▶ **Your objective**
Each line in the records that mentions the word "layer" needs to be listed.

▶ **Entries shown**
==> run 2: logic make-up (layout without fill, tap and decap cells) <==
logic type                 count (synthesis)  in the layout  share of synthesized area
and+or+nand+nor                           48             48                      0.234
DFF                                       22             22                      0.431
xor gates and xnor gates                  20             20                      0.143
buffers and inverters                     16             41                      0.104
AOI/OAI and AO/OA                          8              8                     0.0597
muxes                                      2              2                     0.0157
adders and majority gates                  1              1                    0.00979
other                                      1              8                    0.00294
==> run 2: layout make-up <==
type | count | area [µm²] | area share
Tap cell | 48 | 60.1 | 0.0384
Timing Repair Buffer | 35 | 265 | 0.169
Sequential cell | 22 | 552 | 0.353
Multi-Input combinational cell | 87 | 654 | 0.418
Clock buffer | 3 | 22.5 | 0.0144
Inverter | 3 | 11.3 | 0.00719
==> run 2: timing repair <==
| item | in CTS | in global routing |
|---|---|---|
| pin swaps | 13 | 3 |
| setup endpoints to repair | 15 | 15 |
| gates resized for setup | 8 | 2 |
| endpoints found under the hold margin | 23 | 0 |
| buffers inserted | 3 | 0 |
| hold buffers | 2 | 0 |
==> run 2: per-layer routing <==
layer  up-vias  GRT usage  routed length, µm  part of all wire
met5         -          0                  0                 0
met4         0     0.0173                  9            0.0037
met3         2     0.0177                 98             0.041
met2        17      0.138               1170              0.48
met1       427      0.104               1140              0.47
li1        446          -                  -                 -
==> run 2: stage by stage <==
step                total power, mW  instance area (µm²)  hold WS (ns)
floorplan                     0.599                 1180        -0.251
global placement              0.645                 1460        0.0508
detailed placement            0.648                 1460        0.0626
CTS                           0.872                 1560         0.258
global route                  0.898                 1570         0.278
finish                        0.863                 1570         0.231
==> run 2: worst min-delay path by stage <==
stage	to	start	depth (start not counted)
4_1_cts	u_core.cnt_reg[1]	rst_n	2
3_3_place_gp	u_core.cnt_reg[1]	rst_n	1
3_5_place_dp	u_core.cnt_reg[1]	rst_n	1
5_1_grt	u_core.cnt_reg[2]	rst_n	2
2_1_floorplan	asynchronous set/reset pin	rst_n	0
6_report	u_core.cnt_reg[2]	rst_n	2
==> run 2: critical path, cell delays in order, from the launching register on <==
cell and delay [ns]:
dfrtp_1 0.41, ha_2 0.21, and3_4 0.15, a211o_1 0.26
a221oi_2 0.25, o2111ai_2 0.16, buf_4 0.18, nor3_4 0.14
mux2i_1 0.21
### src/rtl/pipe_adder_pkg.sv
// Shared constants and the stage-register record for the chunked pipelined adder.
package pipe_adder_pkg;

    localparam int unsigned PA_WIDTH = 16;
    localparam int unsigned PA_CHUNK = 4;

    // One pipeline stage worth of state. Operands shift right by one chunk per
    // stage so every stage adds the low chunk. Finished sum chunks enter at the top.
    typedef struct packed {
        logic                valid;
        logic                carry;
        logic                sub;
        logic                ov;
        logic [PA_WIDTH-1:0] sum;
        logic [PA_WIDTH-1:0] x;
        logic [PA_WIDTH-1:0] y;
    } stage_t;

endpackage

### src/rtl/pipe_adder_stage.sv
// One CHUNK-bit slice of the pipelined adder plus its enabled stage register.
module pipe_adder_stage
    import pipe_adder_pkg::*;
#(
    parameter int unsigned WIDTH = PA_WIDTH,
    parameter int unsigned CHUNK = PA_CHUNK,
    parameter bit          LAST  = 1'b0
) (
    input  logic   clk,
    input  logic   rst,
    input  logic   en_i,
    input  stage_t stage_i,
    output stage_t stage_o
);

    localparam int unsigned CW = CHUNK + 1;

    logic [CHUNK-1:0] a_c;
    logic [CHUNK-1:0] b_c;
    logic [CHUNK-1:0] r_c;
    logic             c_c;
    stage_t           stage_d;
    stage_t           stage_q;

    // The incoming ov field is never meaningful; ov is computed only in the last slice.
    logic unused_ov;
    assign unused_ov = stage_i.ov;

    // Chunk add, then shift operands down and the new sum chunk in at the top.
    always_comb begin
        stage_d = '0;
        a_c     = stage_i.x[CHUNK-1:0];
        b_c     = stage_i.sub ? ~stage_i.y[CHUNK-1:0] : stage_i.y[CHUNK-1:0];
        {c_c, r_c} = CW'(a_c) + CW'(b_c) + CW'(stage_i.carry);

        stage_d.valid = stage_i.valid;
        stage_d.carry = c_c;
        stage_d.sub   = stage_i.sub;
        stage_d.sum   = (stage_i.sum >> CHUNK) | (WIDTH'(r_c) << (WIDTH - CHUNK));
        stage_d.x     = stage_i.x >> CHUNK;
        stage_d.y     = stage_i.y >> CHUNK;
        stage_d.ov    = LAST && (a_c[CHUNK-1] == b_c[CHUNK-1])
                             && (r_c[CHUNK-1] != a_c[CHUNK-1]);
    end

    // Stage register: cleared by reset, holds whenever the pipeline is stalled.
    always_ff @(posedge clk) begin
        if (rst) begin
            stage_q <= '0;
        end else if (en_i) begin
            stage_q <= stage_d;
        end
    end

    assign stage_o = stage_q;

endmodule
## src/rtl/qspi_arb_pkg.sv

```systemverilog
// rtl/qspi_arb_pkg.sv - shared types, idle pad values and counter sizing for the QSPI flash arbiter
//
// Contents:
//   arb_state_t   - arbiter FSM state encoding (IDLE, OWN0, OWN1, GUARD)
//   CS_IDLE       - chip-select level driven while nobody owns the pins
//   DQ_IDLE_O     - pad data value driven while nobody owns the pins
//   DQ_IDLE_I     - data returned to a non-owner (matches the board pull-ups)
//   cnt_width()   - bits needed to hold a counter value 0..max_val
package qspi_arb_pkg;

    typedef enum logic [1:0] {
        ST_IDLE  = 2'd0,
        ST_OWN0  = 2'd1,
        ST_OWN1  = 2'd2,
        ST_GUARD = 2'd3
    } arb_state_t;

    localparam logic       CS_IDLE   = 1'b1;
    localparam logic [3:0] DQ_IDLE_O = 4'h0;
    localparam logic [3:0] DQ_IDLE_I = 4'hF;

    localparam int GUARD_CYCLES_DEF = 4;
    localparam int HOLD_MAX_DEF     = 1024;

    function automatic int cnt_width(input int max_val);
        return (max_val < 2) ? 1 : $clog2(max_val + 1);
    endfunction

    localparam int GUARD_W_DEF = cnt_width(GUARD_CYCLES_DEF);
    localparam int HOLD_W_DEF  = cnt_width(HOLD_MAX_DEF);

endpackage

```

## src/rtl/qspi_pin_mux.sv

```systemverilog
// rtl/qspi_pin_mux.sv - combinational 2:1 pad mux and data return path for two QSPI masters
//
// Ports:
//   sel          - owner select (0 = requester 0, 1 = requester 1)
//   force_idle   - drive idle pad values and idle return data to both masters
//   m0_*, m1_*   - per-master sck, cs_n, dq_o, dq_oe in; dq_i out
//   pad_*        - pad sck, cs_n, dq_o, dq_oe out; pad_dq_i in
module qspi_pin_mux
    import qspi_arb_pkg::*;
(
    input  logic       sel,
    input  logic       force_idle,
    input  logic       m0_sck,
    input  logic       m0_cs_n,
    input  logic [3:0] m0_dq_o,
    input  logic [3:0] m0_dq_oe,
    output logic [3:0] m0_dq_i,
    input  logic       m1_sck,
    input  logic       m1_cs_n,
    input  logic [3:0] m1_dq_o,
    input  logic [3:0] m1_dq_oe,
    output logic [3:0] m1_dq_i,
    output logic       pad_sck,
    output logic       pad_cs_n,
    output logic [3:0] pad_dq_o,
    output logic [3:0] pad_dq_oe,
    input  logic [3:0] pad_dq_i
);

    always_comb begin
        pad_sck   = 1'b0;
        pad_cs_n  = CS_IDLE;
        pad_dq_o  = DQ_IDLE_O;
        pad_dq_oe = 4'h0;
        m0_dq_i   = DQ_IDLE_I;
        m1_dq_i   = DQ_IDLE_I;
        if (!force_idle) begin
            if (sel) begin
                pad_sck   = m1_sck;
                pad_cs_n  = m1_cs_n;
                pad_dq_o  = m1_dq_o;
                pad_dq_oe = m1_dq_oe;
                m1_dq_i   = pad_dq_i;
            end else begin
                pad_sck   = m0_sck;
                pad_cs_n  = m0_cs_n;
                pad_dq_o  = m0_dq_o;
                pad_dq_oe = m0_dq_oe;
                m0_dq_i   = pad_dq_i;
            end
        end
    end

endmodule

```

## src/rtl/qspi_flash_arbiter.sv

```systemverilog
// rtl/qspi_flash_arbiter.sv - two-master QSPI flash pin arbiter with guard gap and idle-hold preemption
//
// Ports:
//   clock, reset          - system clock, synchronous active-high reset
//   m0_req / m1_req       - requester wants the flash
//   m0_gnt / m1_gnt       - requester owns the pins (registered)
//   mX_sck, mX_cs_n       - requester serial clock and chip select
//   mX_dq_o, mX_dq_oe     - requester data out and output enables
//   mX_dq_i               - data returned to requester (4'hF when not owner)
//   pad_*                 - flash pins toward IOBUF / STARTUPE2
//   busy                  - pins owned or guard gap running
module qspi_flash_arbiter
    import qspi_arb_pkg::*;
#(
    parameter int GUARD_CYCLES = GUARD_CYCLES_DEF,
    parameter int HOLD_MAX     = HOLD_MAX_DEF
) (
    input  logic       clock,
    input  logic       reset,
    input  logic       m0_req,
    output logic       m0_gnt,
    input  logic       m0_sck,
    input  logic       m0_cs_n,
    input  logic [3:0] m0_dq_o,
    input  logic [3:0] m0_dq_oe,
    output logic [3:0] m0_dq_i,
    input  logic       m1_req,
    output logic       m1_gnt,
    input  logic       m1_sck,
    input  logic       m1_cs_n,
    input  logic [3:0] m1_dq_o,
    input  logic [3:0] m1_dq_oe,
    output logic [3:0] m1_dq_i,
    output logic       pad_sck,
    output logic       pad_cs_n,
    output logic [3:0] pad_dq_o,
    output logic [3:0] pad_dq_oe,
    input  logic [3:0] pad_dq_i,
    output logic       busy
);

    localparam int GW = cnt_width(GUARD_CYCLES);
    localparam int HW = cnt_width(HOLD_MAX);
    localparam logic [GW-1:0] GUARD_LAST = GW'(GUARD_CYCLES - 1);
    localparam logic [HW-1:0] HOLD_LIM   = HW'(HOLD_MAX);

    arb_state_t     state;
    logic           last_owner;
    logic [GW-1:0]  guard_cnt;
    logic [HW-1:0]  idle_cnt;

    logic own_cs_n;
    logic own_req;
    logic other_req;
    logic hold_hit;
    logic release_own;

    // Owner-relative view so OWN0 and OWN1 share one exit rule.
    always_comb begin
        own_cs_n    = (state == ST_OWN1) ? m1_cs_n : m0_cs_n;
        own_req     = (state == ST_OWN1) ? m1_req  : m0_req;
        other_req   = (state == ST_OWN1) ? m0_req  : m1_req;
        hold_hit    = (HOLD_MAX != 0) && other_req && (idle_cnt == HOLD_LIM);
        // A live transaction (cs_n low) always blocks release.
        release_own = own_cs_n && (!own_req || hold_hit);
    end

    always_ff @(posedge clock) begin
        if (reset) begin
            state      <= ST_IDLE;
            m0_gnt     <= 1'b0;
            m1_gnt     <= 1'b0;
            busy       <= 1'b0;
            last_owner <= 1'b1;
            guard_cnt  <= '0;
            idle_cnt   <= '0;
        end else begin
            case (state)
                ST_IDLE: begin
                    guard_cnt <= '0;
                    idle_cnt  <= '0;
                    // Round robin on a tie: the side that did not own last wins.
                    if (m0_req && (!m1_req || last_owner)) begin
                        state  <= ST_OWN0;
                        m0_gnt <= 1'b1;
                        busy   <= 1'b1;
                    end else if (m1_req) begin
                        state  <= ST_OWN1;
                        m1_gnt <= 1'b1;
                        busy   <= 1'b1;
                    end
                end
                ST_OWN0, ST_OWN1: begin
                    if (release_own) begin
                        state      <= ST_GUARD;
                        m0_gnt     <= 1'b0;
                        m1_gnt     <= 1'b0;
                        last_owner <= (state == ST_OWN1);
                        idle_cnt   <= '0;
                        guard_cnt  <= '0;
                    end else if (!own_cs_n || !other_req) begin
                        idle_cnt <= '0;
                    end else if (idle_cnt != HOLD_LIM) begin
                        idle_cnt <= idle_cnt + 1'b1;
                    end
                end
                ST_GUARD: begin
                    if (guard_cnt == GUARD_LAST) begin
                        state     <= ST_IDLE;
                        busy      <= 1'b0;
                        guard_cnt <= '0;
                    end else begin
                        guard_cnt <= guard_cnt + 1'b1;
                    end
                end
                default: begin
                    state  <= ST_IDLE;
                    m0_gnt <= 1'b0;
                    m1_gnt <= 1'b0;
                    busy   <= 1'b0;
                end
            endcase
        end
    end

    // Pads depend only on registered state, so no latency is added on any pin.
    qspi_pin_mux u_pin_mux (
        .sel        (state == ST_OWN1),
        .force_idle (!((state == ST_OWN0) || (state == ST_OWN1))),
        .m0_sck     (m0_sck),
        .m0_cs_n    (m0_cs_n),
        .m0_dq_o    (m0_dq_o),
        .m0_dq_oe   (m0_dq_oe),
        .m0_dq_i    (m0_dq_i),
        .m1_sck     (m1_sck),
        .m1_cs_n    (m1_cs_n),
        .m1_dq_o    (m1_dq_o),
        .m1_dq_oe   (m1_dq_oe),
        .m1_dq_i    (m1_dq_i),
        .pad_sck    (pad_sck),
        .pad_cs_n   (pad_cs_n),
        .pad_dq_o   (pad_dq_o),
        .pad_dq_oe  (pad_dq_oe),
        .pad_dq_i   (pad_dq_i)
    );

endmodule

```
<file path="config.mk">
export PLATFORM = sky130hd
export DESIGN_NAME = pipe_hazard_scoreboard_flat
export DESIGN_NICKNAME = d
export VERILOG_FILES = /design/src/rtl/pipe_hazard_scoreboard_if.sv /design/src/rtl/pipe_hazard_scoreboard.sv /design/src/flat_wrapper.sv
export SDC_FILE = /design/constraint.sdc
export NUM_CORES = 1
export LEC_CHECK = 0
export BUFFER_PORTS_ARGS = -buffer_cell sky130_fd_sc_hd__clkbuf_2
export CAP_MARGIN = 10
export CORE_MARGIN = 2
export CORE_UTILIZATION = 35
export CTS_BUF_LIST = sky130_fd_sc_hd__clkbuf_8
export CTS_CLUSTER_DIAMETER = 50
export CTS_CLUSTER_SIZE = 25
export DETAILED_ROUTE_END_ITERATION = 8
export SLEW_MARGIN = 10
export SYNTH_ARGS = -nofsm -noshare
export SYNTH_HDL_FRONTEND = slang
export SYNTH_SLANG_ARGS = --single-unit
</file>
<file path="constraint.sdc">
create_clock -name clk -period 2.1 [get_ports clk]
set_input_delay 0.42 -clock clk [delete_from_list [all_inputs] [get_ports clk]]
set_output_delay 0.42 -clock clk [all_outputs]
set_load 0.1 [all_outputs]
</file>
==> src/rtl/asteroids_pkg.sv <==
// rtl/asteroids_pkg.sv - shared slot-table layout and draw sequencer state encoding
package asteroids_pkg;

    // Slot word: {active, sprite_sel[2:0], y[9:0], x[9:0]}
    localparam int SLOT_W          = 24;
    localparam int COORD_W         = 10;
    localparam int SEL_W           = 3;

    localparam int SLOT_ACTIVE_BIT = 23;
    localparam int SLOT_SEL_MSB    = 22;
    localparam int SLOT_SEL_LSB    = 20;
    localparam int SLOT_Y_MSB      = 19;
    localparam int SLOT_Y_LSB      = 10;
    localparam int SLOT_X_MSB      = 9;
    localparam int SLOT_X_LSB      = 0;

    typedef enum logic [2:0] {
        ST_IDLE,
        ST_FETCH,
        ST_WAIT_DATA,
        ST_CHECK,
        ST_PLOT,
        ST_WAIT_DONE,
        ST_NEXT,
        ST_DONE
    } draw_state_e;

endpackage

==> src/rtl/draw_watchdog.sv <==
// rtl/draw_watchdog.sv - load/enable cycle counter with terminal-count flag
//   clk, reset : clock, synchronous active-high reset
//   load       : clear the count to zero
//   enable     : advance the count by one (holds at terminal count)
//   tc         : count has reached TIMEOUT-1
module draw_watchdog #(
    parameter int TIMEOUT = 2048,
    parameter int CNT_W   = $clog2(TIMEOUT)
) (
    input  logic clk,
    input  logic reset,
    input  logic load,
    input  logic enable,
    output logic tc
);

    localparam logic [CNT_W-1:0] TC_VAL = CNT_W'(TIMEOUT - 1);

    logic [CNT_W-1:0] cnt_q;
    logic [CNT_W-1:0] cnt_d;

    assign tc = (cnt_q == TC_VAL);

    // Saturate at terminal count so a stray enable can never wrap to zero.
    always_comb begin
        cnt_d = cnt_q;
        if (load) begin
            cnt_d = '0;
        end else if (enable && !tc) begin
            cnt_d = cnt_q + 1'b1;
        end
    end

    always_ff @(posedge clk) begin
        if (reset) begin
            cnt_q <= '0;
        end else begin
            cnt_q <= cnt_d;
        end
    end

endmodule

▶ **Exercise solution**
==> run 2: per-layer routing <==
layer  up-vias  GRT usage  routed length, µm  part of all wire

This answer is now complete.